Sherman's "March to the Sea" followed his successful Atlanta Campaign of May to September 1864. He and the Union Army's commander, Lt. Gen. Ulysses S. Grant, believed that the Civil War would come to an end only if the Confederacy's strategic capacity for warfare could be decisively broken. Sherman therefore planned an operation that has been compared to the modern principles of scorched earth warfare. Although his formal orders (excerpted below) specified control over destruction of infrastructure in areas in which his army was unmolested by guerrilla activity, he recognized that supplying an army through liberal foraging would have a destructive effect on the morale of the civilian population it encountered in its wide sweep through the state.

The second objective of the campaign was more traditional. Grant's armies in Virginia continued in a stalemate against Robert E. Lee's army, besieged in Petersburg, Virginia. By encroaching into the rear of Lee's positions, Sherman could increase pressure on Lee's Army of Northern Virginia and keep Confederate reinforcements from reaching him.

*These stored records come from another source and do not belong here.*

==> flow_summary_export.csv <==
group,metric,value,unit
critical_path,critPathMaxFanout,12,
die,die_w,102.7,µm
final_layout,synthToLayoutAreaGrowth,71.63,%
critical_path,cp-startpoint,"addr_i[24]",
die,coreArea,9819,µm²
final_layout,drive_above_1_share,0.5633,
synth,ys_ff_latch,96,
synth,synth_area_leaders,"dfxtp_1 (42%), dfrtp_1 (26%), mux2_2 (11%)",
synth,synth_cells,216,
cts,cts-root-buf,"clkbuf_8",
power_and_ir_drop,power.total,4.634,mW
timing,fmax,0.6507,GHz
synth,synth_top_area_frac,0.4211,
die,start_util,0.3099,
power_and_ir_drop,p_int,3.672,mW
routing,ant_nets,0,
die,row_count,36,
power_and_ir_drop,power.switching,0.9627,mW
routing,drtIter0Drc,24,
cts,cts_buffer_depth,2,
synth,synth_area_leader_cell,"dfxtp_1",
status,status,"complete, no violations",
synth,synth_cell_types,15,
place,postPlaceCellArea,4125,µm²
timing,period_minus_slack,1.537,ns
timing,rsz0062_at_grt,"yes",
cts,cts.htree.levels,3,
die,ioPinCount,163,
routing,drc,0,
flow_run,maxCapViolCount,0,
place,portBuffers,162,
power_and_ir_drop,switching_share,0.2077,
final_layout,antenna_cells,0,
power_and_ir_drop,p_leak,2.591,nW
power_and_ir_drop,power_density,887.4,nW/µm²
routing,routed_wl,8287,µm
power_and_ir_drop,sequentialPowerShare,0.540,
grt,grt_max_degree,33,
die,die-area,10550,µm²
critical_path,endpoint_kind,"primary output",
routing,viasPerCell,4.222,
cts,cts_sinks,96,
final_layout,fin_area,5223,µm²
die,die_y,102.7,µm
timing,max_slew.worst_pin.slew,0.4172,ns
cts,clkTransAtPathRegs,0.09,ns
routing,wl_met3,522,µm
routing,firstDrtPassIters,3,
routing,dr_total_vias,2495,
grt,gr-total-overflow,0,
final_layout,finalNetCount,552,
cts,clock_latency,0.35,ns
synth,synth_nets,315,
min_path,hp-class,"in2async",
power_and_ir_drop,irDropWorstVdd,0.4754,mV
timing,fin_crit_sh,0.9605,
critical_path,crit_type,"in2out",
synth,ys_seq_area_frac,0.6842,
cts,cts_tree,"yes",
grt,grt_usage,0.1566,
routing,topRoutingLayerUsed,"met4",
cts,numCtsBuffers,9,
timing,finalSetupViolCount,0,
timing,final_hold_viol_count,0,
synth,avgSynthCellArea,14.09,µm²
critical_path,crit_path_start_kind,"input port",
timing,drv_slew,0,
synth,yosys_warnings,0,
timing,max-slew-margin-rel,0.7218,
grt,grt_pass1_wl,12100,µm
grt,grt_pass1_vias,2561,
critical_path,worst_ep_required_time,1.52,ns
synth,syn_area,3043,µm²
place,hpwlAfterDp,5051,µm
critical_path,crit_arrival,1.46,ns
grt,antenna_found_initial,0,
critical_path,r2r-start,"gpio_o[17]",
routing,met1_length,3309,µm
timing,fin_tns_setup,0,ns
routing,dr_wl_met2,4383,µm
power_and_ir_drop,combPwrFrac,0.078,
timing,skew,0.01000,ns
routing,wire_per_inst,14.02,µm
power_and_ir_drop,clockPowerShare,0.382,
--- config.mk ---
export PLATFORM = sky130hd
export DESIGN_NAME = rib
export DESIGN_NICKNAME = d
export VERILOG_FILES = /design/src/tinyriscv_pkg.sv /design/src/rib.sv
export SDC_FILE = /design/constraint.sdc
export NUM_CORES = 1
export LEC_CHECK = 0
export BUFFER_PORTS_ARGS = -buffer_cell sky130_fd_sc_hd__buf_4
export CAP_MARGIN = 20
export CORE_AREA = 2 2 307 309
export DETAILED_ROUTE_END_ITERATION = 7
export DIE_AREA = 0 0 309 311
export GPL_TIMING_DRIVEN = 0
export REMOVE_ABC_BUFFERS = 1
export SLEW_MARGIN = 20
export SYNTH_ARGS = -nofsm -noshare
export SYNTH_HDL_FRONTEND = slang
export SYNTH_SLANG_ARGS = --single-unit
--- constraint.sdc ---
create_clock -name vclk -period 4.64
set_input_delay 1.392 -clock vclk [all_inputs]
set_output_delay 1.392 -clock vclk [all_outputs]
set_load 0.01 [all_outputs]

The campaign was designed by Grant and Sherman to be similar to Grant's innovative and successful Vicksburg campaign and Sherman's Meridian campaign, in that Sherman's armies would reduce their need for traditional supply lines by "living off the land" after consuming their 20 days of rations. Foragers, known as "bummers," would provide food seized from local farms for the army while they destroyed the railroads and the manufacturing and agricultural infrastructure of Georgia. In planning for the march, Sherman used livestock and crop production data from the 1860 census to lead his troops through areas where he believed they would be able to forage most effectively. The twisted and broken railroad rails that the troops heated over fires, wrapped around tree trunks and left behind became known as "Sherman's neckties."

Orders
As the army would be out of touch with the North throughout the campaign, Sherman gave explicit orders, Sherman's Special Field Orders, No. 120, regarding the conduct of the campaign. The following is an excerpt from those orders:

Opposing forces

Union

Sherman, commanding the Military Division of the Mississippi, did not employ his entire army group in the campaign. Confederate Lt. Gen. John Bell Hood was threatening Chattanooga, and Sherman detached two armies under Maj. Gen. George H. Thomas to deal with Hood in the Franklin–Nashville campaign.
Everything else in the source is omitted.